Обложив партизанский отряд, преграждая партизанам доступ к продовольствию и теплым печкам, возле которых можно было погреть мокрые спины, в деревнях засели регулярные немецкие части, обстрелянные «солдаты-фронтовики. С трудом удавалось выкуривать их из замаскированных дзотов. В белых маскхалатах гитлеровцы на лыжах патрулировали вдоль лесных опушек, а подчас, незаметные для глаз, подобно браконьерам, устраивали засады. Едва партизанские взводы сталкивались с ними, как они вызывали танки, парами налетали «мессеры» и басом присоединялась артиллерия. Приходилось отступать. Слышалось тяжелое дыхание, топот бегущих. И долго еще партизаны слышали, как позади снаряды кромсали кроны сосен, а громовые раскаты разносились по лесу.

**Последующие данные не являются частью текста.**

<file path="src/rtl/msi_pkg.sv">
package msi_pkg;
  typedef enum logic [1:0] {
    LN_I = 2'd0,
    LN_S = 2'd1,
    LN_M = 2'd2
  } line_st_e;

  localparam logic [1:0] LOP_LOAD  = 2'd0;
  localparam logic [1:0] LOP_STORE = 2'd1;
  localparam logic [1:0] LOP_EVICT = 2'd2;

  localparam logic [1:0] SQ_GETS = 2'd0;
  localparam logic [1:0] SQ_GETM = 2'd1;
  localparam logic [1:0] SQ_PUTM = 2'd2;
  localparam logic [1:0] SQ_PUTS = 2'd3;

  localparam logic [1:0] FW_INV = 2'd0;
  localparam logic [1:0] FW_RD  = 2'd1;
  localparam logic [1:0] FW_EX  = 2'd2;

  typedef enum logic [2:0] {
    C_IDLE  = 3'd0,
    C_VICT  = 3'd1,
    C_GET   = 3'd2,
    C_WAIT  = 3'd3,
    C_EVICT = 3'd4
  } ctl_e;
endpackage

</file>
<file path="src/rtl/msi_tag_array.sv">
module msi_tag_array #(
  parameter int NUM_LINES = 4,
  parameter int TAG_W     = 6,
  localparam int IDX_W    = $clog2(NUM_LINES)
) (
  input  logic             clk_i,
  input  logic             rst_ni,
  input  logic [IDX_W-1:0] la_idx_i,
  output logic [TAG_W-1:0] la_tag_o,
  output logic [1:0]       la_st_o,
  input  logic [IDX_W-1:0] fa_idx_i,
  output logic [TAG_W-1:0] fa_tag_o,
  output logic [1:0]       fa_st_o,
  input  logic             fw_en_i,
  input  logic [IDX_W-1:0] fw_idx_i,
  input  logic [1:0]       fw_st_i,
  input  logic             cw_en_i,
  input  logic [IDX_W-1:0] cw_idx_i,
  input  logic [TAG_W-1:0] cw_tag_i,
  input  logic [1:0]       cw_st_i
);
  logic [NUM_LINES-1:0][TAG_W-1:0] tag_all;
  logic [NUM_LINES-1:0][1:0]       st_all;

  for (genvar g = 0; g < NUM_LINES; g++) begin : g_ent
    logic [TAG_W-1:0] tag_q;
    logic [1:0]       st_q;
    logic             cw_hit, fw_hit;
    assign cw_hit = cw_en_i && (cw_idx_i == IDX_W'(g));
    assign fw_hit = fw_en_i && (fw_idx_i == IDX_W'(g));
    // controller write (grant, victim, evict) wins over a same-cycle remote update
    always_ff @(posedge clk_i or negedge rst_ni) begin
      if (!rst_ni) begin
        tag_q <= '0;
        st_q  <= msi_pkg::LN_I;
      end else if (cw_hit) begin
        tag_q <= cw_tag_i;
        st_q  <= cw_st_i;
      end else if (fw_hit) begin
        st_q  <= fw_st_i;
      end
    end
    assign tag_all[g] = tag_q;
    assign st_all[g]  = st_q;
  end

  assign la_tag_o = tag_all[la_idx_i];
  assign la_st_o  = st_all[la_idx_i];
  assign fa_tag_o = tag_all[fa_idx_i];
  assign fa_st_o  = st_all[fa_idx_i];
endmodule

</file>
<file path="src/rtl/msi_fwd_resolve.sv">
module msi_fwd_resolve (
  input  logic [1:0] st_i,
  input  logic [1:0] kind_i,
  input  logic       present_i,
  output logic [1:0] nxt_o,
  output logic       wb_o
);
  import msi_pkg::*;
  always_comb begin
    wb_o  = present_i && (st_i == LN_M);
    nxt_o = st_i;
    if (present_i) begin
      // read probe keeps a readable copy; everything else drops it
      nxt_o = (kind_i == FW_RD) ? LN_S : LN_I;
    end
  end
endmodule

</file>
<file path="src/rtl/msi_line_ctrl.sv">
module msi_line_ctrl #(
  parameter int NUM_LINES = 4,
  parameter int ADDR_W    = 8
) (
  input  logic              clk_i,
  input  logic              rst_ni,
  input  logic              lreq_valid_i,
  output logic              lreq_ready_o,
  input  logic [1:0]        lreq_op_i,
  input  logic [ADDR_W-1:0] lreq_addr_i,
  output logic              lrsp_valid_o,
  output logic              lrsp_hit_o,
  output logic              sreq_valid_o,
  input  logic              sreq_ready_i,
  output logic [1:0]        sreq_type_o,
  output logic [ADDR_W-1:0] sreq_addr_o,
  input  logic              sgnt_valid_i,
  input  logic              fwd_valid_i,
  input  logic [1:0]        fwd_type_i,
  input  logic [ADDR_W-1:0] fwd_addr_i,
  output logic              ack_valid_o,
  output logic              ack_wb_o,
  output logic [ADDR_W-1:0] ack_addr_o
);
  import msi_pkg::*;

  localparam int IDX_W = $clog2(NUM_LINES);
  localparam int TAG_W = ADDR_W - IDX_W;

  ctl_e              ctl_q, ctl_d;
  logic [1:0]        op_q;
  logic [ADDR_W-1:0] addr_q;
  logic              rsp_v_d, rsp_hit_d;

  logic [IDX_W-1:0]  l_idx, f_idx;
  logic [TAG_W-1:0]  l_tag, f_tag, la_tag, fa_tag, req_tag;
  logic [1:0]        la_st, fa_st, f_nxt;
  logic              l_match, l_valid, f_present, f_wb, accept, hs, want;

  logic              cw_en;
  logic [TAG_W-1:0]  cw_tag;
  logic [1:0]        cw_st;

  // lookup ports
  assign l_idx   = (ctl_q == C_IDLE) ? lreq_addr_i[IDX_W-1:0] : addr_q[IDX_W-1:0];
  assign l_tag   = (ctl_q == C_IDLE) ? lreq_addr_i[ADDR_W-1:IDX_W] : addr_q[ADDR_W-1:IDX_W];
  assign req_tag = addr_q[ADDR_W-1:IDX_W];
  assign f_idx   = fwd_addr_i[IDX_W-1:0];
  assign f_tag   = fwd_addr_i[ADDR_W-1:IDX_W];

  msi_tag_array #(.NUM_LINES(NUM_LINES), .TAG_W(TAG_W)) u_arr (
    .clk_i    (clk_i),
    .rst_ni   (rst_ni),
    .la_idx_i (l_idx),
    .la_tag_o (la_tag),
    .la_st_o  (la_st),
    .fa_idx_i (f_idx),
    .fa_tag_o (fa_tag),
    .fa_st_o  (fa_st),
    .fw_en_i  (fwd_valid_i && f_present),
    .fw_idx_i (f_idx),
    .fw_st_i  (f_nxt),
    .cw_en_i  (cw_en),
    .cw_idx_i (l_idx),
    .cw_tag_i (cw_tag),
    .cw_st_i  (cw_st)
  );

  assign l_match   = (la_tag == l_tag);
  assign l_valid   = (la_st != LN_I);
  assign f_present = (fa_tag == f_tag) && (fa_st != LN_I);

  msi_fwd_resolve u_fwd (
    .st_i      (fa_st),
    .kind_i    (fwd_type_i),
    .present_i (f_present),
    .nxt_o     (f_nxt),
    .wb_o      (f_wb)
  );

  // remote events take the cycle
  assign lreq_ready_o = (ctl_q == C_IDLE) && !fwd_valid_i;
  assign accept       = lreq_valid_i && lreq_ready_o;

  always_comb begin
    want        = 1'b0;
    sreq_type_o = SQ_GETS;
    sreq_addr_o = addr_q;
    unique case (ctl_q)
      C_VICT, C_EVICT: begin
        want        = l_valid;
        sreq_type_o = (la_st == LN_M) ? SQ_PUTM : SQ_PUTS;
        sreq_addr_o = {la_tag, l_idx};
      end
      C_GET: begin
        want        = 1'b1;
        sreq_type_o = (op_q == LOP_STORE) ? SQ_GETM : SQ_GETS;
      end
      default: ;
    endcase
  end

  assign sreq_valid_o = want && !fwd_valid_i;
  assign hs           = sreq_valid_o && sreq_ready_i;

  always_comb begin
    ctl_d     = ctl_q;
    rsp_v_d   = 1'b0;
    rsp_hit_d = 1'b0;
    cw_en     = 1'b0;
    cw_tag    = la_tag;
    cw_st     = la_st;
    unique case (ctl_q)
      C_IDLE: if (accept) begin
        unique case (lreq_op_i)
          LOP_LOAD, LOP_STORE: begin
            if (l_match && ((lreq_op_i == LOP_LOAD) ? l_valid : (la_st == LN_M))) begin
              rsp_v_d   = 1'b1;
              rsp_hit_d = 1'b1;
            end else if (!l_match && l_valid) begin
              ctl_d = C_VICT;
            end else begin
              ctl_d = C_GET;
            end
          end
          LOP_EVICT: begin
            if (l_match && l_valid) ctl_d = C_EVICT;
            else rsp_v_d = 1'b1;
          end
          default: rsp_v_d = 1'b1;
        endcase
      end
      C_VICT: begin
        if (!l_valid) begin
          ctl_d = C_GET;
        end else if (hs) begin
          cw_en = 1'b1;
          cw_st = LN_I;
          ctl_d = C_GET;
        end
      end
      C_GET: if (hs) begin
        cw_en  = 1'b1;
        cw_tag = req_tag;
        cw_st  = l_match ? la_st : LN_I;
        ctl_d  = C_WAIT;
      end
      C_WAIT: if (sgnt_valid_i) begin
        cw_en   = 1'b1;
        cw_tag  = req_tag;
        cw_st   = (op_q == LOP_STORE) ? LN_M : LN_S;
        rsp_v_d = 1'b1;
        ctl_d   = C_IDLE;
      end
      C_EVICT: begin
        if (!l_valid) begin
          rsp_v_d = 1'b1;
          ctl_d   = C_IDLE;
        end else if (hs) begin
          cw_en   = 1'b1;
          cw_st   = LN_I;
          rsp_v_d = 1'b1;
          ctl_d   = C_IDLE;
        end
      end
      default: ctl_d = C_IDLE;
    endcase
  end

  always_ff @(posedge clk_i or negedge rst_ni) begin
    if (!rst_ni) begin
      ctl_q        <= C_IDLE;
      op_q         <= LOP_LOAD;
      addr_q       <= '0;
      lrsp_valid_o <= 1'b0;
      lrsp_hit_o   <= 1'b0;
      ack_valid_o  <= 1'b0;
      ack_wb_o     <= 1'b0;
      ack_addr_o   <= '0;
    end else begin
      ctl_q        <= ctl_d;
      lrsp_valid_o <= rsp_v_d;
      lrsp_hit_o   <= rsp_hit_d;
      ack_valid_o  <= fwd_valid_i;
      ack_wb_o     <= fwd_valid_i && f_wb;
      if (fwd_valid_i) ack_addr_o <= fwd_addr_i;
      if (accept) begin
        op_q   <= lreq_op_i;
        addr_q <= lreq_addr_i;
      end
    end
  end
endmodule

</file>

Когда, описав круг после недели петляния, засад, задерживающих преследование, внезапных налетов на Шоссе, чтобы сбить с толку немцев, отряд Крука снова оказался возле Нецедеёнжи, родной деревушки Наруга, он, несмотря на усталость, отлучился, чтобы узнать, как семья перенесла облаву. Но деревни не существовало. В садах – тронутые огнем деревья уцелели – торчали, подобно воздетым кверху кулакам, печные трубы, увенчанные белыми шапками снега. Холодный саван накрыл гигантскую братскую могилу. Сдерживая рыдания, Наруг прислонился к яблоне, поднял лицо к небу. Неслышно падали крупные снежные хлопья, оседали на щеках и, тая, мешались с его немужскими слезами. И вдруг он почуял, что из-под снега тянет гарью, смрадом обуглившегося тряпья, человеческих тел, птичьего пера – знакомым запахом войны.
Сгорбившись, Наруг побрел в отряд. Там его уже ждали, боялись измены, слишком большие потери понесли от неожиданных встреч с врагом. Тупо понурившись, слушал он, как поручик распекает его… Тогда Наруга впервые разжаловали за самовольную отлучку из расположения отряда. Это было ему безразлично. Вскоре у мальчишки из соседней деревни он узнал, что немцы уничтожили всю его семью, «всю целиком», – это никак не умещалось у него в голове. И сестру Ганку, и двенадцатилетнего брата Сташека… Что-то в нем сжалось, застыло, как лава. Он жаждал одного – взять немцев за горло, расквитаться за все. Он не лез на рожон. Был осторожен, и ему везло. Почти с облегчением поручик представил его к очередному званию. После январского наступления, когда войска маршала Конева с ходу заняли Ченстохову, а потом кружным маневром стали отрезать Силезию, ему представился выбор: пойти в милицию или в армию и на фронт. Не хотелось оставаться в родных краях, выслушивать все новые подробности от «очевидцев», как Нецемёнж усмиряли эсэсовцы, или стрелять в своих (таких же, как и он, ребят), которые не разбирались в политике, а пошли туда, где им совали оружие. Чем они виноваты, что выбрали неудачно… Он двинулся с пополнением на Злотув, а потом осаждал Колобжег. Впервые в жизни увидел море. С недоверием омыл закопченное лицо, зачерпнул ладонью воды и отхлебнул, с облегчением отметив, что она соленая, значит, ему не соврали. У нее был вкус слизанной языком слезы. Когда же знамя, напоенное водами Балтики, отяжелело, а над берегом зазвучала вырвавшаяся из тысячи охрипших глоток песня, он с глубоким волнением осознал, что Польша и впрямь «не сгинела». И он один из тех, кто возвращает ее к жизни.